### Task to complete
Transcribe exactly the lines that fall between the one holding "area_growth_syn_to_layout_pct = 10.2" and the one holding "met3 | 0.12 | 284 | 0.0872", inclusive, from the entries below.

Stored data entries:

┌──

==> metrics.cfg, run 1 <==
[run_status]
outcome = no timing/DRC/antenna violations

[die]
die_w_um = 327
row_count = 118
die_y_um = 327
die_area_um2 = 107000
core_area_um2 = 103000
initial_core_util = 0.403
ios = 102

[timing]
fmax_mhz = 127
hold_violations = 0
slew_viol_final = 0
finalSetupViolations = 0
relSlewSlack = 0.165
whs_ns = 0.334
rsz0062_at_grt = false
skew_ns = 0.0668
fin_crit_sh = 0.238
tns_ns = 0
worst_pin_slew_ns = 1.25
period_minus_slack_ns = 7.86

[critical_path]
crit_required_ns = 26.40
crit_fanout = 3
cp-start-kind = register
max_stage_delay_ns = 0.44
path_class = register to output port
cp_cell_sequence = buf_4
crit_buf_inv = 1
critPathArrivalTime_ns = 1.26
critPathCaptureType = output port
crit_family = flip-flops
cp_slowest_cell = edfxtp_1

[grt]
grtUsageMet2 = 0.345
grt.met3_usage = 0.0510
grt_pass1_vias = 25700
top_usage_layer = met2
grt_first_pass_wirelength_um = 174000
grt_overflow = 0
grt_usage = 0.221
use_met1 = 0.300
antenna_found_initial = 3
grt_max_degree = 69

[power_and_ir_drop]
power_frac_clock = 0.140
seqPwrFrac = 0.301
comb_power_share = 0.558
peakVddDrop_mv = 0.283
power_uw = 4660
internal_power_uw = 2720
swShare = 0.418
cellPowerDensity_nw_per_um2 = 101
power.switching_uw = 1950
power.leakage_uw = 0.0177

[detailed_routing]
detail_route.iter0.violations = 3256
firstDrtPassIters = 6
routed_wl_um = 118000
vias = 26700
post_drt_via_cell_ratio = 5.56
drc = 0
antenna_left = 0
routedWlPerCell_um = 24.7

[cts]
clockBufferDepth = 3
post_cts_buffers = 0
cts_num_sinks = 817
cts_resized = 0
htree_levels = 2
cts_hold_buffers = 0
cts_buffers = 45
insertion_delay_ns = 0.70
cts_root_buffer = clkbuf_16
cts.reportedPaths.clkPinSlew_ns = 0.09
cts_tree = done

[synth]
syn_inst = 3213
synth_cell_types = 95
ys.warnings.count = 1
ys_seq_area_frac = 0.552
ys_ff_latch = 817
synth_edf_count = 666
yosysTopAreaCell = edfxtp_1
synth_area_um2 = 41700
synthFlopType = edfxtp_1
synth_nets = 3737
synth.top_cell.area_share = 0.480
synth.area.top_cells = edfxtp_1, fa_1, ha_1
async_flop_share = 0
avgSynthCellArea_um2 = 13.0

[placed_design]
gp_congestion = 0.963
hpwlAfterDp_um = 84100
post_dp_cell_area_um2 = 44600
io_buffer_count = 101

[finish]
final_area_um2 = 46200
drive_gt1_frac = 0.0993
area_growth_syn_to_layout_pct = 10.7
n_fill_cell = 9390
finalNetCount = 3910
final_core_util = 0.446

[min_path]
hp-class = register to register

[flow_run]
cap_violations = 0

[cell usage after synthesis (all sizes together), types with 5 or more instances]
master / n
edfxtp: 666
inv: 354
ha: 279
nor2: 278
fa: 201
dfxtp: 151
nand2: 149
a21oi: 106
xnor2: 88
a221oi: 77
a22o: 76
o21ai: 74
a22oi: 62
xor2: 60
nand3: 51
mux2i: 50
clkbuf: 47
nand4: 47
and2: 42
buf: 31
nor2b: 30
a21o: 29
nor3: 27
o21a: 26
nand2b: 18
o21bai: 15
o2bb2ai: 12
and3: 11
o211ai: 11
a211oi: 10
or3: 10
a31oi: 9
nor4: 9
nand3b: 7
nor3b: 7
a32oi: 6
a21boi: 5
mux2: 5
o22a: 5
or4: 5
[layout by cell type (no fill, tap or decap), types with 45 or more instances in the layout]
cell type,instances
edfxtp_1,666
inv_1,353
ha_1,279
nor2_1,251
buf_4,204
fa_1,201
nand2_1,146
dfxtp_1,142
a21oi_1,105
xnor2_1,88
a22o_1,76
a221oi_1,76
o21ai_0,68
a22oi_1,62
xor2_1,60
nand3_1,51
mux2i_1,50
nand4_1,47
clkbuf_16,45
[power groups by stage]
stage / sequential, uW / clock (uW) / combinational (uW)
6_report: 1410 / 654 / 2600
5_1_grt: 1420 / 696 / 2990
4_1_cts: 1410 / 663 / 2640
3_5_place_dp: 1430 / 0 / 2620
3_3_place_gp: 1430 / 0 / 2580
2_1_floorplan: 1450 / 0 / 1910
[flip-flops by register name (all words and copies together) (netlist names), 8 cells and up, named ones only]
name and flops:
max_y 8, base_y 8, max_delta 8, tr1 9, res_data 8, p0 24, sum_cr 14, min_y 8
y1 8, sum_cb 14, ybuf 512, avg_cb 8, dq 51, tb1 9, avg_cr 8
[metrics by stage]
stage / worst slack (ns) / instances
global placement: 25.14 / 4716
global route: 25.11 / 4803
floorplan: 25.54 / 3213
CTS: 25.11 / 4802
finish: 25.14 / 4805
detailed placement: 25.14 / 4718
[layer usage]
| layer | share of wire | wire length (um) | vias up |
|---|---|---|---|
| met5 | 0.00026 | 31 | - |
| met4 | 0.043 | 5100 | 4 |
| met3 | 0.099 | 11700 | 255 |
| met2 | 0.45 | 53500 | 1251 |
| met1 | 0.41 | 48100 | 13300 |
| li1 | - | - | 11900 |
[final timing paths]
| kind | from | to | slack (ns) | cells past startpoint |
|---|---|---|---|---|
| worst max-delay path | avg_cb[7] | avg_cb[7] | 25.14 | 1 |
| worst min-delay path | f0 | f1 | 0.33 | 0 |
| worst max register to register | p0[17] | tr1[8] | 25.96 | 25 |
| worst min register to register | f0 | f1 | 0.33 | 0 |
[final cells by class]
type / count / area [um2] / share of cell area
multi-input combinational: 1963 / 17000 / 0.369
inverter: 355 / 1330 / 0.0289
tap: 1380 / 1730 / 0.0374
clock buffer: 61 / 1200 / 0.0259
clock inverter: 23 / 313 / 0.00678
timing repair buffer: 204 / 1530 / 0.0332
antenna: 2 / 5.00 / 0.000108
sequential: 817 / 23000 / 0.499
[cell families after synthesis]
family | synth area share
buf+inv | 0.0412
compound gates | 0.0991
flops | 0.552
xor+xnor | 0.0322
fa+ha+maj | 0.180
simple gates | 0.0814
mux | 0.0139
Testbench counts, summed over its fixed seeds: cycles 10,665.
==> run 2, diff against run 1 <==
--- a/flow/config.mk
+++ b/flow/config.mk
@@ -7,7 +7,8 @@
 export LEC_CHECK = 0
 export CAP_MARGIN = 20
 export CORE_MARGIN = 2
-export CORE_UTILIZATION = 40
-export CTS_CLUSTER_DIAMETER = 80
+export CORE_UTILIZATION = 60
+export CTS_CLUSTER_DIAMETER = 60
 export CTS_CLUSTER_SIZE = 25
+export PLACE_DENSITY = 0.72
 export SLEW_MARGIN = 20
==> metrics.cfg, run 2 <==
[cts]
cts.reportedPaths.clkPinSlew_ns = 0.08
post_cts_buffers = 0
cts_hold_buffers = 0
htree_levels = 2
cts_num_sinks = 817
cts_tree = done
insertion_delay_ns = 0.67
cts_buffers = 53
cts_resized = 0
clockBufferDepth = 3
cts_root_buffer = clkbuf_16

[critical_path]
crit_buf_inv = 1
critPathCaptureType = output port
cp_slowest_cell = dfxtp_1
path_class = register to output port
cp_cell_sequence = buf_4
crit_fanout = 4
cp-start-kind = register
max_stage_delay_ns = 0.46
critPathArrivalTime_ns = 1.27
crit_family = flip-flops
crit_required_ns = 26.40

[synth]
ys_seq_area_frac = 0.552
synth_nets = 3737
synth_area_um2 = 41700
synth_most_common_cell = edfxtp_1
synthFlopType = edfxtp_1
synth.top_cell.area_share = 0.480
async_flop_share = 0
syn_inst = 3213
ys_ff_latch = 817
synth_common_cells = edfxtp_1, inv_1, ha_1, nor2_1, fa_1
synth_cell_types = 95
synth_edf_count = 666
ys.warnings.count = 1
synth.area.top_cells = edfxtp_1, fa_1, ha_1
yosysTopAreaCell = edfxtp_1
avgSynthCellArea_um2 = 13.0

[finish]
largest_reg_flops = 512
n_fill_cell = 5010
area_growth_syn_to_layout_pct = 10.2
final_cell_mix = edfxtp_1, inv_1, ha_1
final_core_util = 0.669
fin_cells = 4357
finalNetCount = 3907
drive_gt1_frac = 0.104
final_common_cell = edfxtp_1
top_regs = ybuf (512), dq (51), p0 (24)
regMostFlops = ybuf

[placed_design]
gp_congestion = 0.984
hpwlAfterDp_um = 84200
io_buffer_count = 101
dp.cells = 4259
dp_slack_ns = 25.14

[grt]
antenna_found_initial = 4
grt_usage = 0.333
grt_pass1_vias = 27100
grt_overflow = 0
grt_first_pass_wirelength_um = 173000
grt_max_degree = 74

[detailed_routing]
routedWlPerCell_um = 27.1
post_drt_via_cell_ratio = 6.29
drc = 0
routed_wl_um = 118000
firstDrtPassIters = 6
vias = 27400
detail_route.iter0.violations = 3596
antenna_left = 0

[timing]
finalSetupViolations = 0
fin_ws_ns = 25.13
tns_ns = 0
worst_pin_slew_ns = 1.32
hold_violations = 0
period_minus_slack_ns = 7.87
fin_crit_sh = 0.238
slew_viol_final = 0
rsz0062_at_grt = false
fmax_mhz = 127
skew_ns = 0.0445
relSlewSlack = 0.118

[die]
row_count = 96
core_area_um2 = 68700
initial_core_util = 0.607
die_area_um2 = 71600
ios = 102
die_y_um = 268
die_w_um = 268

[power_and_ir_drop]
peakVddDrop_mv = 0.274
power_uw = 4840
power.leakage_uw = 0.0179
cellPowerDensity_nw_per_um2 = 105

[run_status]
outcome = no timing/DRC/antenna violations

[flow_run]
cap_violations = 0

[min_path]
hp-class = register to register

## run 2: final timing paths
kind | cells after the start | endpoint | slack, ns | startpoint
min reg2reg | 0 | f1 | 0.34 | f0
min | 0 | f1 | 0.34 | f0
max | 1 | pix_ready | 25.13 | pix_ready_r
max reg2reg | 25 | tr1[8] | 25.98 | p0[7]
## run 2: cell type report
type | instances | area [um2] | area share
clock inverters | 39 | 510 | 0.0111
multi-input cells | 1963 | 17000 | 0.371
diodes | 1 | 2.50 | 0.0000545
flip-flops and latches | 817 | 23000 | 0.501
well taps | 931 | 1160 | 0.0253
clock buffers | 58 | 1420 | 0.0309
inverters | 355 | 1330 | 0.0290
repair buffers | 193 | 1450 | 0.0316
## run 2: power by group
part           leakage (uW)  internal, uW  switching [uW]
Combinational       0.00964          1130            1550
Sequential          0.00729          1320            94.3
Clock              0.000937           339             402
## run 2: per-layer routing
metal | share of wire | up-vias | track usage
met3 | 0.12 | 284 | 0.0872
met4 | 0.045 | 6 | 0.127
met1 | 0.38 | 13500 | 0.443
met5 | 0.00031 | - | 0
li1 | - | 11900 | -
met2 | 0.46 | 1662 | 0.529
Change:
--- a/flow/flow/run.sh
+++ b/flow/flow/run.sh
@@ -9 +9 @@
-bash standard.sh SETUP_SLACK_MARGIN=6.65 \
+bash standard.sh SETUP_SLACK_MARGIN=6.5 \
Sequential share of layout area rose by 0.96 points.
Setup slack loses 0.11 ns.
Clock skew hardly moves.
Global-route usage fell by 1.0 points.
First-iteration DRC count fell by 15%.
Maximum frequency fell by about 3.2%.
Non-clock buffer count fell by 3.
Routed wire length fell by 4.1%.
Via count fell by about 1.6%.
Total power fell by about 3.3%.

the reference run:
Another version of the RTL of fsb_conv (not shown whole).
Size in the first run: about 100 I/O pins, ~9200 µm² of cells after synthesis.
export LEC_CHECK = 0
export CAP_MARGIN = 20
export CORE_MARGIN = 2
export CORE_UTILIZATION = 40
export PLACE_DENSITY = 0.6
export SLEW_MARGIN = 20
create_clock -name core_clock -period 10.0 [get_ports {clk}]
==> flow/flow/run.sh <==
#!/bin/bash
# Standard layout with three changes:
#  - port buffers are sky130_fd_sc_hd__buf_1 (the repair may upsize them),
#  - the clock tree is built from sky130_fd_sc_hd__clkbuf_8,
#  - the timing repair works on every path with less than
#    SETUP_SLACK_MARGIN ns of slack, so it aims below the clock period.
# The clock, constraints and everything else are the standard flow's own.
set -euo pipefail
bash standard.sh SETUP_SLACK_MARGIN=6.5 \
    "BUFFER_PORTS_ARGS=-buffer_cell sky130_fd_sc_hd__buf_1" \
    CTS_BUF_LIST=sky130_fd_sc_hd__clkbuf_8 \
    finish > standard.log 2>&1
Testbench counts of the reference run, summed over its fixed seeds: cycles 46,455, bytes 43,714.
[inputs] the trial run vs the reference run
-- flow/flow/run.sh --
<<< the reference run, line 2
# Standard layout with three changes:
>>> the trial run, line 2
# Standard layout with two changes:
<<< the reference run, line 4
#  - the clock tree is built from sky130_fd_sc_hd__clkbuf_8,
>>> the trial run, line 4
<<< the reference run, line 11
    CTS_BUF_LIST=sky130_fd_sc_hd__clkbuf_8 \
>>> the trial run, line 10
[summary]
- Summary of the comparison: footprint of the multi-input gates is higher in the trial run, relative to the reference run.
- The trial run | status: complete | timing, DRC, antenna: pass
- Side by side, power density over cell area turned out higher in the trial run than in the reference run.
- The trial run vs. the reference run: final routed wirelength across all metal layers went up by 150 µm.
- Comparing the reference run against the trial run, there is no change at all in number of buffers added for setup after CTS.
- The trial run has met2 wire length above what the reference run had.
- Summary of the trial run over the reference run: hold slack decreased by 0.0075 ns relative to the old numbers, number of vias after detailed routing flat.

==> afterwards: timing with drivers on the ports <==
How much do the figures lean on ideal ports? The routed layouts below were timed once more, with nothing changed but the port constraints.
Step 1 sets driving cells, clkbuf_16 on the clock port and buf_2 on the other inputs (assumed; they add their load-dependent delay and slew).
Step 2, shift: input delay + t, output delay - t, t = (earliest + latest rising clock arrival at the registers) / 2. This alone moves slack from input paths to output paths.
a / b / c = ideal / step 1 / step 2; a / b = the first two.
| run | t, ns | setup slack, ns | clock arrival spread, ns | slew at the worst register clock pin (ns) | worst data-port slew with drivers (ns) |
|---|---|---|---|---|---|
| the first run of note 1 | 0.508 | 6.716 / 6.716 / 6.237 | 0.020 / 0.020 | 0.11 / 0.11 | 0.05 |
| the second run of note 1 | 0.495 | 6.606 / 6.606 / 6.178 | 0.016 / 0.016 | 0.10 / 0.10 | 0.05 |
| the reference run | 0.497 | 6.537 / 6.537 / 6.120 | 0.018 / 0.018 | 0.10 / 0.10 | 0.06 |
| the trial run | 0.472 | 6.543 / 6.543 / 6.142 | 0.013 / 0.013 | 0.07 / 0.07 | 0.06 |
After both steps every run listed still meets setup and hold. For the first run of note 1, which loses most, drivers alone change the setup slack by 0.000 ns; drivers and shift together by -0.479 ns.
Background: an optimization exercise with open tools, aiming at small area, a short achievable clock period and few clock cycles per item. Do not read the settings as production practice.
Power is estimated from default activity; no workload was simulated.

willow:
==> flow/design.v <==
module sscore_enc (
    input             clk,
    input             rst,         
    input             start,
    input      [47:0] in_len,
    output            idle,
    input             in_valid,
    output            in_ready,
    input       [7:0] in_data,
    output            out_valid,
    input             out_ready,
    output     [15:0] out_cp
);
    localparam [1:0] M_SCAN = 2'b00, M_ZERO = 2'b01, M_FF = 2'b10, M_PAT = 2'b11;
    reg         idle_q;
    reg         hdr;         
    reg  [1:0]  hidx;
    reg  [47:0] R;           
    reg  [4:0]  rb;          
    reg  [3:0]  wc;          
    reg  [7:0]  w [0:8];
    reg         al;          
    reg         inrdy;
    reg         eoi;         
    reg         ovalid;
    reg  [11:0] osym;
    reg         go;          
    reg         sgo;         
    reg  [1:0]  mode;
    reg  [9:0]  cp;          
    reg         cmax;        
    reg         ph;          
    reg         ending;      
    reg         lastpair;    
    reg         sblk;        
    reg  [1:0]  se;          
    assign idle      = idle_q;
    assign in_ready  = inrdy;
    assign out_valid = ovalid;
    assign out_cp    = {4'hE, osym};
    wire can   = !ovalid || out_ready;
    wire push  = in_valid && inrdy;
    wire step  = go && can;
    wire [7:0] w0 = w[0], w1 = w[1], w2 = w[2], w3 = w[3];
    wire [7:0] w4 = w[4], w5 = w[5], w6 = w[6], w7 = w[7];
    wire z0 = (w0 == 8'h00), z1 = (w1 == 8'h00);
    wire f0 = (w0 == 8'hFF), f1 = (w1 == 8'hFF);
    wire e0 = (w0 == w2), e1 = (w1 == w3), e2 = (w2 == w4);
    wire e3 = (w3 == w5), e4 = (w4 == w6), e5 = (w5 == w7);
    wire ge2 = (wc >= 4'd2), ge4 = (wc >= 4'd4), ge5 = (wc >= 4'd5);
    wire ge6 = (wc >= 4'd6), ge8 = (wc >= 4'd8);
    wire zero4 = ge4 && z0 && z1 && e0 && e1;     
    wire ff4   = ge4 && f0 && f1 && e0 && e1;
    wire pat4  = ge8 && e0 && e1 && e2 && e3 && e4 && e5;
    wire m1    = ge4 && e0 && e1;            
    wire m2    = ge6 && e2 && e3;            
    wire m1n   = ge5 && e1 && e2;            
    wire cont  = ge2 && ((mode == M_ZERO) ? z1 : f1);
    wire [9:0] cp1 = cp + 10'd1;
    wire c1max = cmax;
    wire zfend = !cont || cmax;
    reg         demit;
    reg  [11:0] dsym;
    always @(*) begin
        demit = 1'b0;
        dsym  = {4'h0, w0};
        case (mode)
            M_SCAN: demit = !(zero4 || ff4 || pat4);
            M_PAT: begin
                if (!ph && !ending && (se != 2'd3)) begin
                    demit = !m2;
                    dsym  = {M_PAT, cp1};
                end else begin
                    demit = ending && !(ph && lastpair);
                    dsym  = {4'h0, w1};
                end
            end
            default: begin
                demit = zfend;
                dsym  = {mode, cp};
            end
        endcase
    end
    reg  [11:0] hsym, ssym;
    always @(*) begin
        case (hidx)
            2'd0: hsym = R[47:36];
            2'd1: hsym = R[35:24];
            2'd2: hsym = R[23:12];
            default: hsym = R[11:0];
        endcase
        case (se)
            2'd0: ssym = {M_PAT, cp};
            2'd1: ssym = {4'h0, w0};
            default: ssym = {4'h0, w1};
        endcase
    end
    wire        emit = can && (hdr || sgo || (go && demit));
    wire [11:0] esym = hdr ? hsym : (sgo ? ssym : dsym);
    wire sblk_step = (mode != M_PAT) ? sblk :
                     (!ph ? 1'b0 : (lastpair ? sblk : (!ending && (!m1n || c1max))));
    wire sblk_c    = sgo ? (se != 2'd2) : (go ? sblk_step : sblk);
    wire hi0     = (R[47:4] == 44'd0);
    wire finrdy  = !idle_q && !hdr && hi0 && (R[3:0] == 4'd0);
    wire body_c1 = !idle_q && !finrdy && (!hdr || (hidx == 2'd3));
    wire body_c0 = !idle_q && !hdr;
    wire [2:0] nv [0:3];
    genvar k;
    generate
        for (k = 0; k < 4; k = k + 1) begin : g_nx
            wire       cc   = (k >= 2);
            wire       pp   = (k % 2) == 1;
            wire       st   = go && cc;
            wire       shA  = !al && (pp || eoi);
            wire       alup = shA && (wc == 4'd7);
            wire       aln  = al || alup;
            wire [3:0] wcn  = alup ? (eoi ? R[3:0] : 4'd8) :
                              (wc - {3'b000, st} + {3'b000, pp || shA});
            wire       eoin = eoi || (hi0 && (R[3:0] == wc + {3'b000, pp}));
            wire       rdyn = aln && ((wcn >= 4'd8) || (eoin && (wcn != 4'd0)));
            wire       bodn = cc ? body_c1 : body_c0;
            wire       sbn  = cc ? sblk_c : sblk;
            wire       finn = cc && finrdy;
            assign nv[k] = {bodn && rdyn && !sbn, bodn && rdyn && sbn,
                            !finn && !eoin && (wcn != 4'd9)};
        end
    endgenerate
    wire [2:0] nsel = can ? (push ? nv[3] : nv[2]) : (push ? nv[1] : nv[0]);
    wire       shA   = !al && (push || eoi);
    wire       sh    = step || shA;
    wire       al_up = shA && (wc == 4'd7);
    wire       ld7   = push && (!al || (step ? (wc == 4'd8) : (wc == 4'd7)));
    wire       ld8   = push && al && (step ? (wc == 4'd9) : (wc == 4'd8));
    wire [3:0] wc_p1 = wc + 4'd1;
    wire [3:0] wc_m1 = wc - 4'd1;
    wire [3:0] wc_a1 = (wc == 4'd7) ? (eoi ? R[3:0] : 4'd8) : wc_p1;
    wire [3:0] wc_n  = al ? (push ? (step ? wc : wc_p1) : (step ? wc_m1 : wc)) :
                            ((push || eoi) ? wc_a1 : wc);
    wire       eoi_n = eoi || (hi0 && (R[3:0] == wc + {3'b000, push}));
    integer j;
    always @(posedge clk) begin
        for (j = 0; j < 7; j = j + 1)
            if (sh) w[j] <= w[j + 1];
        if (ld7)     w[7] <= in_data;
        else if (sh) w[7] <= w[8];
        if (ld8)     w[8] <= in_data;
        if (emit) osym <= esym;
        if (idle_q) begin
            if (start) R <= in_len;
            rb <= 5'd0;
        end else begin
            if (step) R[7:0] <= R[7:0] - 8'd1;
            for (j = 1; j < 6; j = j + 1)
                if (rb[j - 1]) R[8 * j +: 8] <= R[8 * j +: 8] - 8'd1;
            rb[0] <= step && (R[7:0] == 8'd0);
            for (j = 1; j < 5; j = j + 1)
                rb[j] <= rb[j - 1] && (R[8 * j +: 8] == 8'd0);
        end
        if (idle_q)     hidx <= 2'd0;
        else if (hdr && can) hidx <= hidx + 2'd1;
        if (step) begin
            case (mode)
                M_SCAN: begin
                    cp   <= 10'd2;
                    cmax <= 1'b0;
                end
                M_PAT: begin
                    if (!ph && !ending && (se != 2'd3)) begin
                        cp   <= cp1;
                        cmax <= (cp == 10'd1022);
                    end else if (!ph && (se == 2'd3) && m1) begin
                        cp   <= 10'd1;
                        cmax <= 1'b0;
                    end
                end
                default: begin
                    cp   <= zfend ? 10'd1 : cp1;
                    cmax <= !zfend && (cp == 10'd1022);
                end
            endcase
        end
        if (rst) begin
            idle_q <= 1'b1;
            hdr    <= 1'b0;
            wc     <= 4'd0;
            al     <= 1'b0;
            inrdy  <= 1'b0;
            ovalid <= 1'b0;
            go     <= 1'b0;
            sgo    <= 1'b0;
            mode   <= M_SCAN;
            ph     <= 1'b0;
            ending <= 1'b0;
            lastpair <= 1'b0;
            sblk   <= 1'b0;
            se     <= 2'd0;
        end else begin
            if (emit) ovalid <= 1'b1;
            else if (out_ready) ovalid <= 1'b0;
            if (idle_q) begin
                wc    <= 4'd0;
                al    <= 1'b0;
                go    <= 1'b0;
                sgo   <= 1'b0;
                inrdy <= start && (in_len != 48'd0);
                eoi   <= (in_len == 48'd0);
                if (start) begin
                    idle_q <= 1'b0;
                    hdr    <= 1'b1;
                end
            end else begin
                wc    <= wc_n;
                al    <= al || al_up;
                eoi   <= eoi_n;
                {go, sgo, inrdy} <= nsel;
                if (can && finrdy) idle_q <= 1'b1;
                if (can && hidx == 2'd3) hdr <= 1'b0;
            end
            if (can) sblk <= sblk_c;
            if (sgo && can) se <= se + 2'd1;
            if (step) begin
                case (mode)
                    M_SCAN: begin
                        if (zero4)      mode <= M_ZERO;
                        else if (ff4)   mode <= M_FF;
                        else if (pat4) begin
                            mode <= M_PAT;
                            ph   <= 1'b1;
                        end
                    end
                    M_PAT: begin
                        if (!ph) begin
                            ph <= 1'b1;
                            if (ending) begin
                                lastpair <= 1'b1;
                            end else if (se == 2'd3) begin
                                se <= 2'd0;
                                if (!m1) lastpair <= 1'b1;
                            end else if (!m2) begin
                                ending <= 1'b1;
                            end
                        end else begin
                            ph <= 1'b0;
                            if (lastpair) begin
                                mode     <= M_SCAN;
                                ending   <= 1'b0;
                                lastpair <= 1'b0;
                            end
                        end
                    end
                    default: begin
                        if (!cont) mode <= M_SCAN;
                    end
                endcase
            end
        end
    end
endmodule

└──

### Solution for this problem
area_growth_syn_to_layout_pct = 10.2
final_cell_mix = edfxtp_1, inv_1, ha_1
final_core_util = 0.669
fin_cells = 4357
finalNetCount = 3907
drive_gt1_frac = 0.104
final_common_cell = edfxtp_1
top_regs = ybuf (512), dq (51), p0 (24)
regMostFlops = ybuf

[placed_design]
gp_congestion = 0.984
hpwlAfterDp_um = 84200
io_buffer_count = 101
dp.cells = 4259
dp_slack_ns = 25.14

[grt]
antenna_found_initial = 4
grt_usage = 0.333
grt_pass1_vias = 27100
grt_overflow = 0
grt_first_pass_wirelength_um = 173000
grt_max_degree = 74

[detailed_routing]
routedWlPerCell_um = 27.1
post_drt_via_cell_ratio = 6.29
drc = 0
routed_wl_um = 118000
firstDrtPassIters = 6
vias = 27400
detail_route.iter0.violations = 3596
antenna_left = 0

[timing]
finalSetupViolations = 0
fin_ws_ns = 25.13
tns_ns = 0
worst_pin_slew_ns = 1.32
hold_violations = 0
period_minus_slack_ns = 7.87
fin_crit_sh = 0.238
slew_viol_final = 0
rsz0062_at_grt = false
fmax_mhz = 127
skew_ns = 0.0445
relSlewSlack = 0.118

[die]
row_count = 96
core_area_um2 = 68700
initial_core_util = 0.607
die_area_um2 = 71600
ios = 102
die_y_um = 268
die_w_um = 268

[power_and_ir_drop]
peakVddDrop_mv = 0.274
power_uw = 4840
power.leakage_uw = 0.0179
cellPowerDensity_nw_per_um2 = 105

[run_status]
outcome = no timing/DRC/antenna violations

[flow_run]
cap_violations = 0

[min_path]
hp-class = register to register

## run 2: final timing paths
kind | cells after the start | endpoint | slack, ns | startpoint
min reg2reg | 0 | f1 | 0.34 | f0
min | 0 | f1 | 0.34 | f0
max | 1 | pix_ready | 25.13 | pix_ready_r
max reg2reg | 25 | tr1[8] | 25.98 | p0[7]
## run 2: cell type report
type | instances | area [um2] | area share
clock inverters | 39 | 510 | 0.0111
multi-input cells | 1963 | 17000 | 0.371
diodes | 1 | 2.50 | 0.0000545
flip-flops and latches | 817 | 23000 | 0.501
well taps | 931 | 1160 | 0.0253
clock buffers | 58 | 1420 | 0.0309
inverters | 355 | 1330 | 0.0290
repair buffers | 193 | 1450 | 0.0316
## run 2: power by group
part           leakage (uW)  internal, uW  switching [uW]
Combinational       0.00964          1130            1550
Sequential          0.00729          1320            94.3
Clock              0.000937           339             402
## run 2: per-layer routing
metal | share of wire | up-vias | track usage
met3 | 0.12 | 284 | 0.0872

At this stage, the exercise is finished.